**config.mk**
```make
export PLATFORM = sky130hd
export DESIGN_NAME = lvds_pixel_serializer
export DESIGN_NICKNAME = d
export VERILOG_FILES = /design/src/lvds_pkg.sv /design/src/lvds_pixel_serializer.sv /design/src/lvds_sync2.sv
export SDC_FILE = /design/constraint.sdc
export NUM_CORES = 1
export LEC_CHECK = 0
export BUFFER_PORTS_ARGS = -buffer_cell sky130_fd_sc_hd__buf_2
export CAP_MARGIN = 20
export CORE_MARGIN = 2
export CORE_UTILIZATION = 30
export CTS_CLUSTER_SIZE = 14
export DETAILED_ROUTE_END_ITERATION = 7
export HOLD_SLACK_MARGIN = 0.02
export PLACE_DENSITY = 0.5
export RECOVER_POWER = 100
export SETUP_SLACK_MARGIN = 0.5
export SLEW_MARGIN = 20
export SYNTH_ARGS = -nofsm -noshare
export SYNTH_HDL_FRONTEND = slang
export SYNTH_SLANG_ARGS = --single-unit
```
**constraint.sdc**
```tcl
create_clock -name CLOCK -period 6.92 [get_ports CLOCK]
set_input_delay 0.692 -clock CLOCK [delete_from_list [all_inputs] [get_ports CLOCK]]
set_output_delay 0.692 -clock CLOCK [all_outputs]
set_load 0.01 [all_outputs]
```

────

__Your assignment__: Write out every entry again so that each line matches the original exactly.

__The completed task__:
**config.mk**
```make
export PLATFORM = sky130hd
export DESIGN_NAME = lvds_pixel_serializer
export DESIGN_NICKNAME = d
export VERILOG_FILES = /design/src/lvds_pkg.sv /design/src/lvds_pixel_serializer.sv /design/src/lvds_sync2.sv
export SDC_FILE = /design/constraint.sdc
export NUM_CORES = 1
export LEC_CHECK = 0
export BUFFER_PORTS_ARGS = -buffer_cell sky130_fd_sc_hd__buf_2
export CAP_MARGIN = 20
export CORE_MARGIN = 2
export CORE_UTILIZATION = 30
export CTS_CLUSTER_SIZE = 14
export DETAILED_ROUTE_END_ITERATION = 7
export HOLD_SLACK_MARGIN = 0.02
export PLACE_DENSITY = 0.5
export RECOVER_POWER = 100
export SETUP_SLACK_MARGIN = 0.5
export SLEW_MARGIN = 20
export SYNTH_ARGS = -nofsm -noshare
export SYNTH_HDL_FRONTEND = slang
export SYNTH_SLANG_ARGS = --single-unit
```
**constraint.sdc**
```tcl
create_clock -name CLOCK -period 6.92 [get_ports CLOCK]
set_input_delay 0.692 -clock CLOCK [delete_from_list [all_inputs] [get_ports CLOCK]]
set_output_delay 0.692 -clock CLOCK [all_outputs]
set_load 0.01 [all_outputs]
```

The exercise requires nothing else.